Your response should be every line from the entries that includes the string "property".

Saved data entries
╭──
**src/design/cpg_pkg.sv**
```systemverilog
// shared constants and types of the circle pixel generator
package cpg_pkg;

  localparam int OFS_BITS = 7;
  localparam int DEC_BITS = 12;

  localparam logic OP_START = 1'b0;
  localparam logic OP_STEP  = 1'b1;

  localparam logic [DEC_BITS-1:0] DEC_INIT     = 12'd3;
  localparam logic [DEC_BITS-1:0] DEC_STEP_NEG = 12'd6;
  localparam logic [DEC_BITS-1:0] DEC_STEP_POS = 12'd10;

  typedef struct packed {
    logic pixel;
    logic done;
  } job_flags_t;

  localparam int FLAG_BITS = $bits(job_flags_t);

endpackage

```
**src/design/cpg_if.sv**
```systemverilog
// command and pixel channel interfaces
interface cpg_cmd_if #(
  parameter int COORD_BITS = 8
);
  logic                          valid;
  logic                          ready;
  logic                          opcode;
  logic [COORD_BITS-1:0]         centre_x;
  logic [COORD_BITS-1:0]         centre_y;
  logic [cpg_pkg::OFS_BITS-1:0]  radius;

  modport source (output valid, output opcode, output centre_x, output centre_y,
                  output radius, input ready);
  modport sink (input valid, input opcode, input centre_x, input centre_y,
                input radius, output ready);
endinterface

interface cpg_pix_if #(
  parameter int COORD_BITS = 8
);
  logic                  valid;
  logic                  ready;
  logic [COORD_BITS-1:0] point_x;
  logic [COORD_BITS-1:0] point_y;
  logic                  point_valid;
  logic                  last_of_step;
  logic                  circle_done;

  modport source (output valid, output point_x, output point_y, output point_valid,
                  output last_of_step, output circle_done, input ready);
  modport sink (input valid, input point_x, input point_y, input point_valid,
                input last_of_step, input circle_done, output ready);
endinterface

```
**src/design/cpg_front.sv**
```systemverilog
// command decode and midpoint circle state update
module cpg_front #(
  parameter int COORD_BITS = 8,
  parameter int JOB_BITS   = 2 * COORD_BITS + 2 * cpg_pkg::OFS_BITS + cpg_pkg::FLAG_BITS
) (
  input  logic                clk,
  input  logic                rst,
  cpg_cmd_if.sink             cmd,
  input  logic                q_full,
  output logic                q_push,
  output logic [JOB_BITS-1:0] q_wdata
);

  localparam int OB = cpg_pkg::OFS_BITS;
  localparam int DB = cpg_pkg::DEC_BITS;

  logic [COORD_BITS-1:0] centre_col;
  logic [COORD_BITS-1:0] centre_row;
  logic [OB-1:0]         offset_a;
  logic [OB-1:0]         offset_b;
  logic [DB-1:0]         decision;
  logic                  active;

  logic                  accept;
  logic                  dec_neg;
  logic [OB+1:0]         sa;
  logic [OB+1:0]         sb;
  logic [OB+1:0]         diff;
  logic                  done;
  logic [DB-1:0]         decision_next;
  cpg_pkg::job_flags_t   flags;

  assign cmd.ready = !q_full;
  assign accept    = cmd.valid && cmd.ready;

  assign dec_neg = decision[DB-1];
  assign sa      = {2'b00, offset_a} + (OB+2)'(1);
  assign sb      = dec_neg ? {2'b00, offset_b} : {2'b00, offset_b} - (OB+2)'(1);
  assign diff    = sa - {2'b00, offset_b};
  assign done    = $signed(sa) > $signed(sb);

  always_comb begin
    if (dec_neg) begin
      decision_next = decision + DB'({sa, 2'b00}) + cpg_pkg::DEC_STEP_NEG;
    end else begin
      decision_next = decision + DB'({diff[OB+1], diff, 2'b00}) + cpg_pkg::DEC_STEP_POS;
    end
  end

  always_comb begin
    flags.pixel = active;
    flags.done  = active ? done : 1'b1;
  end

  assign q_push  = accept && (cmd.opcode == cpg_pkg::OP_STEP);
  assign q_wdata = {centre_col, centre_row, offset_a, offset_b, flags};

  always_ff @(posedge clk) begin
    if (rst) begin
      centre_col <= '0;
      centre_row <= '0;
      offset_a   <= '0;
      offset_b   <= '0;
      decision   <= '0;
      active     <= 1'b0;
    end else if (accept) begin
      if (cmd.opcode == cpg_pkg::OP_START) begin
        centre_col <= cmd.centre_x;
        centre_row <= cmd.centre_y;
        offset_a   <= '0;
        offset_b   <= cmd.radius;
        decision   <= cpg_pkg::DEC_INIT - {{(DB-OB-1){1'b0}}, cmd.radius, 1'b0};
        active     <= 1'b1;
      end else if (active) begin
        offset_a <= sa[OB-1:0];
        offset_b <= sb[OB-1:0];
        decision <= decision_next;
        if (done) begin
          active <= 1'b0;
        end
      end
    end
  end

endmodule

```
**src/design/cpg_fifo.sv**
```systemverilog
// small register queue between front and back
module cpg_fifo #(
  parameter int WIDTH = 32,
  parameter int DEPTH = 2
) (
  input  logic             clk,
  input  logic             rst,
  input  logic             push,
  input  logic [WIDTH-1:0] wdata,
  input  logic             pop,
  output logic [WIDTH-1:0] rdata,
  output logic             full,
  output logic             empty
);

  localparam int PW = $clog2(DEPTH);
  localparam int CW = $clog2(DEPTH + 1);

  logic [WIDTH-1:0] mem [DEPTH];
  logic [PW-1:0]    wr_ptr;
  logic [PW-1:0]    rd_ptr;
  logic [CW-1:0]    count;

  assign full  = count == CW'(DEPTH);
  assign empty = count == '0;
  assign rdata = mem[rd_ptr];

  always_ff @(posedge clk) begin
    if (push) begin
      mem[wr_ptr] <= wdata;
    end
  end

  always_ff @(posedge clk) begin
    if (rst) begin
      wr_ptr <= '0;
      rd_ptr <= '0;
      count  <= '0;
    end else begin
      if (push) begin
        wr_ptr <= (wr_ptr == PW'(DEPTH - 1)) ? '0 : wr_ptr + PW'(1);
      end
      if (pop) begin
        rd_ptr <= (rd_ptr == PW'(DEPTH - 1)) ? '0 : rd_ptr + PW'(1);
      end
      if (push && !pop) begin
        count <= count + CW'(1);
      end else if (pop && !push) begin
        count <= count - CW'(1);
      end
    end
  end

  a_no_overflow: assert property (@(posedge clk) disable iff (rst) !(push && full))
    else $error("queue push while full");
  a_no_underflow: assert property (@(posedge clk) disable iff (rst) !(pop && empty))
    else $error("queue pop while empty");
  a_count_range: assert property (@(posedge clk) disable iff (rst) count <= CW'(DEPTH))
    else $error("queue count out of range");

endmodule

```
**src/design/cpg_back.sv**
```systemverilog
// octant point expansion and output register
module cpg_back #(
  parameter int COORD_BITS = 8,
  parameter int JOB_BITS   = 2 * COORD_BITS + 2 * cpg_pkg::OFS_BITS + cpg_pkg::FLAG_BITS
) (
  input  logic                clk,
  input  logic                rst,
  input  logic [JOB_BITS-1:0] q_rdata,
  input  logic                q_empty,
  output logic                q_pop,
  cpg_pix_if.source           pix
);

  localparam int OB = cpg_pkg::OFS_BITS;
  localparam int CB = COORD_BITS;

  logic [CB-1:0]       job_cx;
  logic [CB-1:0]       job_cy;
  logic [OB-1:0]       job_a;
  logic [OB-1:0]       job_b;
  cpg_pkg::job_flags_t job_flags;

  logic [CB-1:0] a_c;
  logic [CB-1:0] b_c;
  logic [CB-1:0] x_pa, x_ma, x_pb, x_mb;
  logic [CB-1:0] y_pa, y_ma, y_pb, y_mb;
  logic [CB-1:0] sel_x;
  logic [CB-1:0] sel_y;

  logic [2:0]    cnt;
  logic          fire;
  logic          last;

  logic          out_valid;
  logic [CB-1:0] out_x;
  logic [CB-1:0] out_y;
  logic          out_pixel;
  logic          out_last;
  logic          out_done;

  assign {job_cx, job_cy, job_a, job_b, job_flags} = q_rdata;

  assign a_c  = CB'(job_a);
  assign b_c  = CB'(job_b);
  assign x_pa = job_cx + a_c;
  assign x_ma = job_cx - a_c;
  assign x_pb = job_cx + b_c;
  assign x_mb = job_cx - b_c;
  assign y_pa = job_cy + a_c;
  assign y_ma = job_cy - a_c;
  assign y_pb = job_cy + b_c;
  assign y_mb = job_cy - b_c;

  always_comb begin
    case (cnt)
      3'd0:    begin sel_x = x_mb; sel_y = y_ma; end
      3'd1:    begin sel_x = x_pb; sel_y = y_ma; end
      3'd2:    begin sel_x = x_ma; sel_y = y_pb; end
      3'd3:    begin sel_x = x_ma; sel_y = y_mb; end
      3'd4:    begin sel_x = x_pb; sel_y = y_pa; end
      3'd5:    begin sel_x = x_pa; sel_y = y_mb; end
      3'd6:    begin sel_x = x_pa; sel_y = y_pb; end
      default: begin sel_x = x_mb; sel_y = y_pa; end
    endcase
  end

  assign fire  = !q_empty && (!out_valid || pix.ready);
  assign last  = !job_flags.pixel || (cnt == 3'd7);
  assign q_pop = fire && last;

  always_ff @(posedge clk) begin
    if (rst) begin
      cnt       <= '0;
      out_valid <= 1'b0;
    end else begin
      if (fire) begin
        cnt       <= last ? 3'd0 : cnt + 3'd1;
        out_valid <= 1'b1;
      end else if (pix.ready) begin
        out_valid <= 1'b0;
      end
    end
  end

  always_ff @(posedge clk) begin
    if (fire) begin
      out_x     <= job_flags.pixel ? sel_x : '0;
      out_y     <= job_flags.pixel ? sel_y : '0;
      out_pixel <= job_flags.pixel;
      out_last  <= last;
      out_done  <= job_flags.done;
    end
  end

  assign pix.valid        = out_valid;
  assign pix.point_x      = out_x;
  assign pix.point_y      = out_y;
  assign pix.point_valid  = out_pixel;
  assign pix.last_of_step = out_last;
  assign pix.circle_done  = out_done;

  a_idle_beat_closes: assert property (@(posedge clk) disable iff (rst)
    out_valid && !out_pixel |-> out_last && out_done)
    else $error("idle step beat must be last and done");

endmodule

```
**src/design/circle_pixel_generator.sv**
```systemverilog
// circle pixel generator top level
// a start command produces no beats
// a step command is queued, and its beats leave through the output register
// the point expander emits one beat a cycle while the receiver is ready, eight per drawing step
// a step while idle yields a single beat; the command queue holds QUEUE_DEPTH pending steps
// synchronous reset clears centre, offsets, decision and queue and leaves the block idle
module circle_pixel_generator #(
  parameter int COORD_BITS  = 8,
  parameter int QUEUE_DEPTH = 2
) (
  input  logic      clk,
  input  logic      rst,
  cpg_cmd_if.sink   cmd,
  cpg_pix_if.source pix
);

  localparam int JOB_BITS = 2 * COORD_BITS + 2 * cpg_pkg::OFS_BITS + cpg_pkg::FLAG_BITS;

  logic                q_push;
  logic                q_pop;
  logic                q_full;
  logic                q_empty;
  logic [JOB_BITS-1:0] q_wdata;
  logic [JOB_BITS-1:0] q_rdata;

  cpg_front #(
    .COORD_BITS (COORD_BITS),
    .JOB_BITS   (JOB_BITS)
  ) u_front (
    .clk     (clk),
    .rst     (rst),
    .cmd     (cmd),
    .q_full  (q_full),
    .q_push  (q_push),
    .q_wdata (q_wdata)
  );

  cpg_fifo #(
    .WIDTH (JOB_BITS),
    .DEPTH (QUEUE_DEPTH)
  ) u_fifo (
    .clk   (clk),
    .rst   (rst),
    .push  (q_push),
    .wdata (q_wdata),
    .pop   (q_pop),
    .rdata (q_rdata),
    .full  (q_full),
    .empty (q_empty)
  );

  cpg_back #(
    .COORD_BITS (COORD_BITS),
    .JOB_BITS   (JOB_BITS)
  ) u_back (
    .clk     (clk),
    .rst     (rst),
    .q_rdata (q_rdata),
    .q_empty (q_empty),
    .q_pop   (q_pop),
    .pix     (pix)
  );

endmodule

```
**src/flat_wrapper.sv**
```systemverilog
// flat-port wrapper written by rule: the top's interface ports become plain ports
module circle_pixel_generator_flat 
#(
  parameter int COORD_BITS  = 8,
  parameter int QUEUE_DEPTH = 2
)
  (clk, rst, cmd_valid, cmd_opcode, cmd_centre_x, cmd_centre_y, cmd_radius, cmd_ready, pix_valid, pix_point_x, pix_point_y, pix_point_valid, pix_last_of_step, pix_circle_done, pix_ready);
  cpg_cmd_if #(.COORD_BITS(COORD_BITS)) cmd_i ();
  cpg_pix_if #(.COORD_BITS(COORD_BITS)) pix_i ();
  input  logic clk;
  input  logic rst;
  input wire logic [$bits(cmd_i.valid)-1:0] cmd_valid;
  input wire logic [$bits(cmd_i.opcode)-1:0] cmd_opcode;
  input wire logic [$bits(cmd_i.centre_x)-1:0] cmd_centre_x;
  input wire logic [$bits(cmd_i.centre_y)-1:0] cmd_centre_y;
  input wire logic [$bits(cmd_i.radius)-1:0] cmd_radius;
  output wire logic [$bits(cmd_i.ready)-1:0] cmd_ready;
  output wire logic [$bits(pix_i.valid)-1:0] pix_valid;
  output wire logic [$bits(pix_i.point_x)-1:0] pix_point_x;
  output wire logic [$bits(pix_i.point_y)-1:0] pix_point_y;
  output wire logic [$bits(pix_i.point_valid)-1:0] pix_point_valid;
  output wire logic [$bits(pix_i.last_of_step)-1:0] pix_last_of_step;
  output wire logic [$bits(pix_i.circle_done)-1:0] pix_circle_done;
  input wire logic [$bits(pix_i.ready)-1:0] pix_ready;
  assign cmd_i.valid = cmd_valid;
  assign cmd_i.opcode = cmd_opcode;
  assign cmd_i.centre_x = cmd_centre_x;
  assign cmd_i.centre_y = cmd_centre_y;
  assign cmd_i.radius = cmd_radius;
  assign cmd_ready = cmd_i.ready;
  assign pix_valid = pix_i.valid;
  assign pix_point_x = pix_i.point_x;
  assign pix_point_y = pix_i.point_y;
  assign pix_point_valid = pix_i.point_valid;
  assign pix_last_of_step = pix_i.last_of_step;
  assign pix_circle_done = pix_i.circle_done;
  assign pix_i.ready = pix_ready;
  circle_pixel_generator #(.COORD_BITS(COORD_BITS), .QUEUE_DEPTH(QUEUE_DEPTH)) u_core (.clk(clk), .rst(rst), .cmd(cmd_i), .pix(pix_i));
endmodule
```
╰──
* **THE ANSWER**
  a_no_overflow: assert property (@(posedge clk) disable iff (rst) !(push && full))
  a_no_underflow: assert property (@(posedge clk) disable iff (rst) !(pop && empty))
  a_count_range: assert property (@(posedge clk) disable iff (rst) count <= CW'(DEPTH))
  a_idle_beat_closes: assert property (@(posedge clk) disable iff (rst)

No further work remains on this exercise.